Sharana (Pashto: (Note: /ps/) ښرنه, Dari: (Note: /prs/) شرنه), also known as Sharan, is a city in eastern Afghanistan, serving as the capital of Paktika Province. It is within the jurisdiction of Sharan District and has an estimated population of 70,775 people. Mohammad Nasser Hilal is the current mayor of the city.

Sharan is home to Paktika University, which is in the southeastern part of the city. Sharan is at an elevation of approximately 2200 m within the heartland of the Sulaimankhel tribe of Ghilji Pashtuns. The city has a number of bazaars, business centers, public parks, banks, hotels, restaurants, mosques, hospitals, universities, and places to play sports or just relax.

Sharan contains several city districts (nahias), which cover a land area of 59 km2 or 5893 ha. The city is connected by a road network with Gardez to the northeast, Angoor Adda to the southeast, Qalat to the southwest, and Ghazni to the northwest. One of the agricultural products the area is famous for is pine nuts, which plays an important part in the city's economy.
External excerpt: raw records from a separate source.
<file path="src/core/crs_pkg.sv">
package crs_pkg;

  // ==========================================================
  // register map (byte addresses)
  localparam logic [7:0] OFS_GPR_BASE   = 8'h00;
  localparam logic [7:0] OFS_MAIN_SP    = 8'h40;
  localparam logic [7:0] OFS_PROC_SP    = 8'h44;
  localparam logic [7:0] OFS_STATUS     = 8'h48;
  localparam logic [7:0] OFS_FLAGS      = 8'h4c;
  localparam logic [7:0] OFS_EXCNUM     = 8'h50;
  localparam logic [7:0] OFS_EXEC       = 8'h54;
  localparam logic [7:0] OFS_EXC_MASK   = 8'h58;
  localparam logic [7:0] OFS_FLTMASK_R  = 8'h5c;
  localparam logic [7:0] OFS_THRESH     = 8'h60;
  localparam logic [7:0] OFS_MODE       = 8'h64;
  localparam logic [7:0] OFS_CORE_STATE = 8'h68;

  // ==========================================================
  // register indices and field layout
  localparam int IDX_SP      = 13;
  localparam int IDX_LINK    = 14;
  localparam int IDX_PC      = 15;
  localparam int FLAGS_LSB   = 27;
  localparam int EXCNUM_MSB  = 8;
  localparam int ISTATE_BIT  = 24;
  localparam int MODE_USER   = 0;
  localparam int MODE_ALTSP  = 1;
  localparam int THRESH_W    = 9;

  localparam logic [31:0] FLAGS_MASK  = 32'hf800_0000;
  localparam logic [31:0] EXCNUM_MASK = 32'h0000_01ff;
  localparam logic [31:0] EXEC_MASK   = 32'h0600_fc00;
  localparam logic [31:0] ISTATE_MASK = 32'h0100_0000;
  localparam logic [31:0] SP_ALIGN    = 32'hffff_fffc;
  localparam logic [31:0] PC_ALIGN    = 32'hffff_fffe;

  // ==========================================================
  // reset values
  localparam logic [31:0]         RST_STATUS = 32'h0100_0000;
  localparam logic [THRESH_W-1:0] RST_THRESH = 9'h000;
  localparam logic [1:0]          RST_MODE   = 2'h0;

  localparam logic [1:0] RESP_OKAY   = 2'h0;
  localparam logic [1:0] RESP_SLVERR = 2'h2;

  // ==========================================================
  // pipeline write port
  typedef struct packed {
    logic        en;
    logic [3:0]  idx;
    logic        wide;
    logic [31:0] data;
  } crs_gpr_wr_t;

  typedef struct packed {
    logic        en;
    logic [31:0] ret;
  } crs_call_t;

  typedef enum logic [1:0] {
    ST_IDLE = 2'b00,
    ST_RESP = 2'b01
  } crs_bus_st_t;

endpackage

</file>
<file path="src/core/crs_core.sv">
// The AXI4-Lite register port and the placing of the registers were decided locally.
`timescale 1ns/1ps

module crs_core (
  input  wire logic                  SYS_CLK,
  input  wire logic                  RST_N,
  input  wire logic [7:0]            S_AXI_AWADDR,
  input  wire logic                  S_AXI_AWVALID,
  output logic                       S_AXI_AWREADY,
  input  wire logic [31:0]           S_AXI_WDATA,
  input  wire logic [3:0]            S_AXI_WSTRB,
  input  wire logic                  S_AXI_WVALID,
  output logic                       S_AXI_WREADY,
  output logic [1:0]                 S_AXI_BRESP,
  output logic                       S_AXI_BVALID,
  input  wire logic                  S_AXI_BREADY,
  input  wire logic [7:0]            S_AXI_ARADDR,
  input  wire logic                  S_AXI_ARVALID,
  output logic                       S_AXI_ARREADY,
  output logic [31:0]                S_AXI_RDATA,
  output logic [1:0]                 S_AXI_RRESP,
  output logic                       S_AXI_RVALID,
  input  wire logic                  S_AXI_RREADY,
  input  wire crs_pkg::crs_gpr_wr_t  GPR_WR,
  input  wire crs_pkg::crs_call_t    CALL,
  input  wire logic [3:0]            RD_IDX,
  input  wire logic                  RD_WIDE,
  output logic [31:0]                RD_DATA,
  output logic                       RD_DENIED,
  input  wire logic                  EXC_ENTER,
  input  wire logic [8:0]            EXC_NUM,
  input  wire logic                  EXC_RETURN,
  input  wire logic                  FLAGS_WE,
  input  wire logic [4:0]            FLAGS_IN,
  input  wire logic                  IRQ_REQ,
  input  wire logic [8:0]            IRQ_PRIO,
  input  wire logic                  IRQ_IS_NMI,
  input  wire logic                  IRQ_IS_HARDFAULT,
  output logic                       IRQ_TAKE_OK,
  output logic                       USER_LEVEL,
  output logic                       HANDLER_MODE,
  output logic                       FAULT
);
  import crs_pkg::*;

  // ==========================================================
  // storage
  logic [31:0]         gpr [0:15];
  logic [31:0]         main_stack_ptr;
  logic [31:0]         process_stack_ptr;
  logic [31:0]         program_status;
  logic                exception_mask_primary;
  logic                fault_level_mask;
  logic [THRESH_W-1:0] priority_mask_threshold;
  logic [1:0]          operating_mode_select;
  logic                handler;
  crs_bus_st_t         wr_st;
  crs_bus_st_t         rd_st;
  logic                aw_got;
  logic                w_got;
  logic [7:0]          aw_addr;
  logic [31:0]         w_data;
  logic [3:0]          w_strb;

  // ==========================================================
  // mode and stack selection
  logic        user_now;
  logic        use_proc_sp;
  logic [31:0] stack_ptr;

  assign user_now = !handler && operating_mode_select[MODE_USER];
  assign use_proc_sp = !handler && user_now
                       && operating_mode_select[MODE_ALTSP];
  assign stack_ptr = (use_proc_sp ? process_stack_ptr : main_stack_ptr)
                     & SP_ALIGN;

  // ==========================================================
  // bus write decode
  logic        bus_do_wr;
  logic [31:0] bw;
  logic        bus_ok_wr;

  assign bus_do_wr = aw_got && w_got && wr_st == ST_IDLE;
  always_comb begin
    for (int b = 0; b < 4; b++) begin
      bw[b*8 +: 8] = w_strb[b] ? w_data[b*8 +: 8] : 8'h00;
    end
  end
  assign bus_ok_wr = aw_addr <= OFS_CORE_STATE && aw_addr[1:0] == 2'h0;

  function automatic logic [31:0] merge(input logic [31:0] old,
                                        input logic [31:0] nw,
                                        input logic [3:0]  st);
    logic [31:0] r;
    r = old;
    for (int b = 0; b < 4; b++) begin
      if (st[b]) begin
        r[b*8 +: 8] = nw[b*8 +: 8];
      end
    end
    return r;
  endfunction

  // ==========================================================
  // general purpose, link and program counter
  logic gpr_wr_ok;
  assign gpr_wr_ok = GPR_WR.en && (GPR_WR.idx < 4'h8
                     || GPR_WR.wide);

  genvar gi;
  generate
    for (gi = 0; gi < 16; gi++) begin : g_gpr
      if (gi != IDX_SP) begin : g_reg
        always_ff @(posedge SYS_CLK) begin
          if (!RST_N) begin
            gpr[gi] <= 32'h0;
          end else if (gi == IDX_LINK && CALL.en) begin
            gpr[gi] <= CALL.ret;
          end else if (gpr_wr_ok && GPR_WR.idx == 4'(gi)) begin
            gpr[gi] <= (gi == IDX_PC) ? (GPR_WR.data & PC_ALIGN)
                                      : GPR_WR.data;
          end else if (bus_do_wr && bus_ok_wr
                       && aw_addr == OFS_GPR_BASE + 8'(gi * 4)) begin
            gpr[gi] <= (gi == IDX_PC)
                       ? (merge(gpr[gi], bw, w_strb) & PC_ALIGN)
                       : merge(gpr[gi], bw, w_strb);
          end
        end
      end else begin : g_sp
        assign gpr[gi] = stack_ptr;
      end
    end
  endgenerate

  // ==========================================================
  // banked stack pointers
  logic sp_pipe_wr;
  assign sp_pipe_wr = gpr_wr_ok && GPR_WR.idx == 4'(IDX_SP);

  always_ff @(posedge SYS_CLK) begin
    if (!RST_N) begin
      main_stack_ptr <= 32'h0;
    end else if (sp_pipe_wr && !use_proc_sp) begin
      main_stack_ptr <= GPR_WR.data & SP_ALIGN;
    end else if (bus_do_wr && aw_addr == OFS_MAIN_SP) begin
      main_stack_ptr <= merge(main_stack_ptr, bw, w_strb) & SP_ALIGN;
    end
  end

  always_ff @(posedge SYS_CLK) begin
    if (!RST_N) begin
      process_stack_ptr <= 32'h0;
    end else if (sp_pipe_wr && use_proc_sp) begin
      process_stack_ptr <= GPR_WR.data & SP_ALIGN;
    end else if (bus_do_wr && aw_addr == OFS_PROC_SP) begin
      process_stack_ptr <= merge(process_stack_ptr, bw, w_strb)
                           & SP_ALIGN;
    end
  end

  // ==========================================================
  // program status views
  logic        st_wr;
  logic [31:0] st_mask;
  logic [31:0] st_val;
  logic        istate_clear;

  always_comb begin
    st_wr   = bus_do_wr && !user_now;
    st_mask = 32'h0;
    unique case (aw_addr)
      OFS_STATUS: st_mask = FLAGS_MASK | EXCNUM_MASK | EXEC_MASK;
      OFS_FLAGS:  st_mask = FLAGS_MASK;
      OFS_EXCNUM: st_mask = EXCNUM_MASK;
      OFS_EXEC:   st_mask = EXEC_MASK | ISTATE_MASK;
      default:    st_wr = 1'b0;
    endcase
  end
  assign st_val = merge(program_status, bw, w_strb);
  assign istate_clear = st_wr && (aw_addr == OFS_STATUS
                        || aw_addr == OFS_EXEC)
                        && w_strb[3] && !bw[ISTATE_BIT];

  always_ff @(posedge SYS_CLK) begin
    if (!RST_N) begin
      program_status <= RST_STATUS;
    end else begin
      if (st_wr && !istate_clear) begin
        program_status <= ((program_status & ~st_mask)
                           | (st_val & st_mask))
                          | ISTATE_MASK;
      end
      if (FLAGS_WE) begin
        program_status[31:FLAGS_LSB] <= FLAGS_IN;
      end
      if (EXC_ENTER) begin
        program_status[EXCNUM_MSB:0] <= EXC_NUM;
      end else if (EXC_RETURN) begin
        program_status[EXCNUM_MSB:0] <= 9'h000;
      end
    end
  end

  // ==========================================================
  // handler mode tracking
  always_ff @(posedge SYS_CLK) begin
    if (!RST_N) begin
      handler <= 1'b0;
    end else if (EXC_ENTER) begin
      handler <= 1'b1;
    end else if (EXC_RETURN) begin
      handler <= 1'b0;
    end
  end

  // ==========================================================
  // masks and mode control
  logic priv_wr;
  assign priv_wr = bus_do_wr && !user_now;
  logic [31:0] thr_merged;
  assign thr_merged = merge(32'(priority_mask_threshold), bw, w_strb);

  always_ff @(posedge SYS_CLK) begin
    if (!RST_N) begin
      exception_mask_primary  <= 1'b0;
      fault_level_mask        <= 1'b0;
      priority_mask_threshold <= RST_THRESH;
      operating_mode_select   <= RST_MODE;
    end else begin
      if (priv_wr && aw_addr == OFS_EXC_MASK && w_strb[0]) begin
        exception_mask_primary <= bw[0];
      end
      if (priv_wr && aw_addr == OFS_FLTMASK_R && w_strb[0]) begin
        fault_level_mask <= bw[0];
      end
      if (priv_wr && aw_addr == OFS_THRESH) begin
        priority_mask_threshold <= thr_merged[THRESH_W-1:0];
      end
      if (priv_wr && aw_addr == OFS_MODE && w_strb[0]) begin
        operating_mode_select <= {bw[MODE_ALTSP] && !handler,
                                  bw[MODE_USER]};
      end
      if (EXC_ENTER) begin
        operating_mode_select[MODE_ALTSP] <= 1'b0;
      end
    end
  end

  // ==========================================================
  // exception gating
  logic thresh_block;
  logic next_take_ok;
  assign thresh_block = priority_mask_threshold != RST_THRESH
                        && IRQ_PRIO >= priority_mask_threshold;
  always_comb begin
    if (!IRQ_REQ) begin
      next_take_ok = 1'b0;
    end else if (IRQ_IS_NMI) begin
      next_take_ok = 1'b1;
    end else if (fault_level_mask) begin
      next_take_ok = 1'b0;
    end else if (IRQ_IS_HARDFAULT) begin
      next_take_ok = 1'b1;
    end else begin
      next_take_ok = !exception_mask_primary && !thresh_block;
    end
  end

  // ==========================================================
  // pipeline read port and status outputs
  logic rd_denied;
  logic user_bus_wr;
  assign rd_denied = RD_IDX >= 4'h8 && RD_IDX <= 4'hc && !RD_WIDE;
  assign user_bus_wr = bus_do_wr && user_now
                       && aw_addr >= OFS_STATUS;

  always_ff @(posedge SYS_CLK) begin
    if (!RST_N) begin
      RD_DATA      <= 32'h0;
      RD_DENIED    <= 1'b0;
      IRQ_TAKE_OK  <= 1'b0;
      USER_LEVEL   <= 1'b0;
      HANDLER_MODE <= 1'b0;
      FAULT        <= 1'b0;
    end else begin
      RD_DATA      <= rd_denied ? 32'h0 : gpr[RD_IDX];
      RD_DENIED    <= rd_denied;
      IRQ_TAKE_OK  <= next_take_ok;
      USER_LEVEL   <= user_now;
      HANDLER_MODE <= handler;
      FAULT        <= istate_clear || user_bus_wr;
    end
  end

  // ==========================================================
  // axi4-lite write channel
  always_ff @(posedge SYS_CLK) begin
    if (!RST_N) begin
      aw_got        <= 1'b0;
      w_got         <= 1'b0;
      aw_addr       <= 8'h00;
      w_data        <= 32'h0;
      w_strb        <= 4'h0;
      S_AXI_AWREADY <= 1'b0;
      S_AXI_WREADY  <= 1'b0;
      S_AXI_BVALID  <= 1'b0;
      S_AXI_BRESP   <= RESP_OKAY;
      wr_st         <= ST_IDLE;
    end else begin
      S_AXI_AWREADY <= !aw_got && !S_AXI_AWREADY && wr_st == ST_IDLE;
      S_AXI_WREADY  <= !w_got && !S_AXI_WREADY && wr_st == ST_IDLE;
      if (S_AXI_AWVALID && S_AXI_AWREADY) begin
        aw_got  <= 1'b1;
        aw_addr <= S_AXI_AWADDR;
      end
      if (S_AXI_WVALID && S_AXI_WREADY) begin
        w_got  <= 1'b1;
        w_data <= S_AXI_WDATA;
        w_strb <= S_AXI_WSTRB;
      end
      unique case (wr_st)
        ST_IDLE: begin
          if (bus_do_wr) begin
            aw_got       <= 1'b0;
            w_got        <= 1'b0;
            S_AXI_BVALID <= 1'b1;
            S_AXI_BRESP  <= (bus_ok_wr && !user_bus_wr
                             && !istate_clear) ? RESP_OKAY : RESP_SLVERR;
            wr_st        <= ST_RESP;
          end
        end
        ST_RESP: begin
          if (S_AXI_BREADY) begin
            S_AXI_BVALID <= 1'b0;
            wr_st        <= ST_IDLE;
          end
        end
      endcase
    end
  end

  // ==========================================================
  // axi4-lite read channel
  logic [31:0] rmux;
  logic        rok;
  always_comb begin
    rok  = 1'b1;
    rmux = 32'h0;
    if (S_AXI_ARADDR < OFS_MAIN_SP) begin
      rmux = gpr[S_AXI_ARADDR[5:2]];
    end else begin
      unique case (S_AXI_ARADDR)
        OFS_MAIN_SP:    rmux = main_stack_ptr;
        OFS_PROC_SP:    rmux = process_stack_ptr;
        OFS_STATUS:     rmux = program_status;
        OFS_FLAGS:      rmux = program_status & FLAGS_MASK;
        OFS_EXCNUM:     rmux = program_status & EXCNUM_MASK;
        OFS_EXEC:       rmux = program_status & (EXEC_MASK | ISTATE_MASK);
        OFS_EXC_MASK:   rmux = {31'h0, exception_mask_primary};
        OFS_FLTMASK_R:  rmux = {31'h0, fault_level_mask};
        OFS_THRESH:     rmux = {23'h0, priority_mask_threshold};
        OFS_MODE:       rmux = {30'h0, operating_mode_select};
        OFS_CORE_STATE: rmux = {30'h0, handler, user_now};
        default:        rok = 1'b0;
      endcase
    end
  end

  always_ff @(posedge SYS_CLK) begin
    if (!RST_N) begin
      S_AXI_ARREADY <= 1'b0;
      S_AXI_RVALID  <= 1'b0;
      S_AXI_RDATA   <= 32'h0;
      S_AXI_RRESP   <= RESP_OKAY;
      rd_st         <= ST_IDLE;
    end else begin
      S_AXI_ARREADY <= rd_st == ST_IDLE && !S_AXI_ARREADY;
      unique case (rd_st)
        ST_IDLE: begin
          if (S_AXI_ARVALID && S_AXI_ARREADY) begin
            S_AXI_RVALID  <= 1'b1;
            S_AXI_RDATA   <= rok ? rmux : 32'h0;
            S_AXI_RRESP   <= rok ? RESP_OKAY : RESP_SLVERR;
            S_AXI_ARREADY <= 1'b0;
            rd_st         <= ST_RESP;
          end
        end
        ST_RESP: begin
          if (S_AXI_RREADY) begin
            S_AXI_RVALID <= 1'b0;
            rd_st        <= ST_IDLE;
          end
        end
      endcase
    end
  end

  // ==========================================================
  // checks
  chk_istate_held: assert property (@(posedge SYS_CLK) disable iff (!RST_N)
    program_status[ISTATE_BIT]) else $error("state bit cleared");
  chk_sp_aligned: assert property (@(posedge SYS_CLK) disable iff (!RST_N)
    stack_ptr[1:0] == 2'h0) else $error("sp misaligned");
  chk_pc_aligned: assert property (@(posedge SYS_CLK) disable iff (!RST_N)
    !gpr[IDX_PC][0]) else $error("pc misaligned");
  chk_link_call: assert property (@(posedge SYS_CLK) disable iff (!RST_N)
    CALL.en |=> gpr[IDX_LINK] == $past(CALL.ret))
    else $error("link not written");
  chk_fault_nmi: assert property (@(posedge SYS_CLK) disable iff (!RST_N)
    IRQ_REQ && fault_level_mask && !IRQ_IS_NMI |=> !IRQ_TAKE_OK)
    else $error("fault mask leak");
  chk_prim_gate: assert property (@(posedge SYS_CLK) disable iff (!RST_N)
    IRQ_REQ && exception_mask_primary && !IRQ_IS_NMI
    && !IRQ_IS_HARDFAULT |=> !IRQ_TAKE_OK)
    else $error("primary mask leak");
  chk_thresh_zero: assert property (@(posedge SYS_CLK) disable iff (!RST_N)
    IRQ_REQ && priority_mask_threshold == 9'h0 && !exception_mask_primary
    && !fault_level_mask |=> IRQ_TAKE_OK)
    else $error("zero threshold blocked");
  chk_thresh_block: assert property (@(posedge SYS_CLK) disable iff (!RST_N)
    IRQ_REQ && !IRQ_IS_NMI && !IRQ_IS_HARDFAULT && thresh_block
    |=> !IRQ_TAKE_OK) else $error("threshold leak");
  chk_handler_msp: assert property (@(posedge SYS_CLK) disable iff (!RST_N)
    EXC_ENTER |=> !operating_mode_select[MODE_ALTSP] && handler)
    else $error("alt stack in handler");
  chk_handler_nostack: assert property (@(posedge SYS_CLK)
    disable iff (!RST_N) handler |-> !operating_mode_select[MODE_ALTSP])
    else $error("alt stack held in handler");
  chk_high_denied: assert property (@(posedge SYS_CLK) disable iff (!RST_N)
    RD_IDX == 4'h9 && !RD_WIDE |=> RD_DENIED)
    else $error("high reg narrow access");

endmodule

</file>
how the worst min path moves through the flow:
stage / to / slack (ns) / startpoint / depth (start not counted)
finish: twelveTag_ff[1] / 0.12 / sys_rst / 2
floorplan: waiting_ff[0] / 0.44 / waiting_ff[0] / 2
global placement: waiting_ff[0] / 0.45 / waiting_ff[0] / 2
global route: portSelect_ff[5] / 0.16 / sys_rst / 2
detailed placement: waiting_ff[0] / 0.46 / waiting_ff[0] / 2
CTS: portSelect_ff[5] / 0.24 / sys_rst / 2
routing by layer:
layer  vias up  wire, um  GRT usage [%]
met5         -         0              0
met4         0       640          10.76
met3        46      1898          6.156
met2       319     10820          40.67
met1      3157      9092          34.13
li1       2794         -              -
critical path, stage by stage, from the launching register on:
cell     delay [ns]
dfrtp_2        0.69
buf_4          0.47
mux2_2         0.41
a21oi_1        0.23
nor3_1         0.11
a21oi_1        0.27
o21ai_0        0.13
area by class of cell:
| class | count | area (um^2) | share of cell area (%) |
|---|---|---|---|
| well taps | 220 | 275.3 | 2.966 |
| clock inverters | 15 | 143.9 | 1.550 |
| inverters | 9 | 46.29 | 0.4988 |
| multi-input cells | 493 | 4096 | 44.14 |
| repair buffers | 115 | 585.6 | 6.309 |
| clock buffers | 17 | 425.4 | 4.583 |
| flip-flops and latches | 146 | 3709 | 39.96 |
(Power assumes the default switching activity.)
On 14 August 2021, Sharan was seized by Taliban fighters, becoming the twentieth provincial capital to be captured as part of the wider 2021 Taliban offensive.

== Geography ==

Sharan is situated at an elevation of approximately 2200 m above sea level in eastern Afghanistan, covering a land area of 59 km2 or 5893 ha.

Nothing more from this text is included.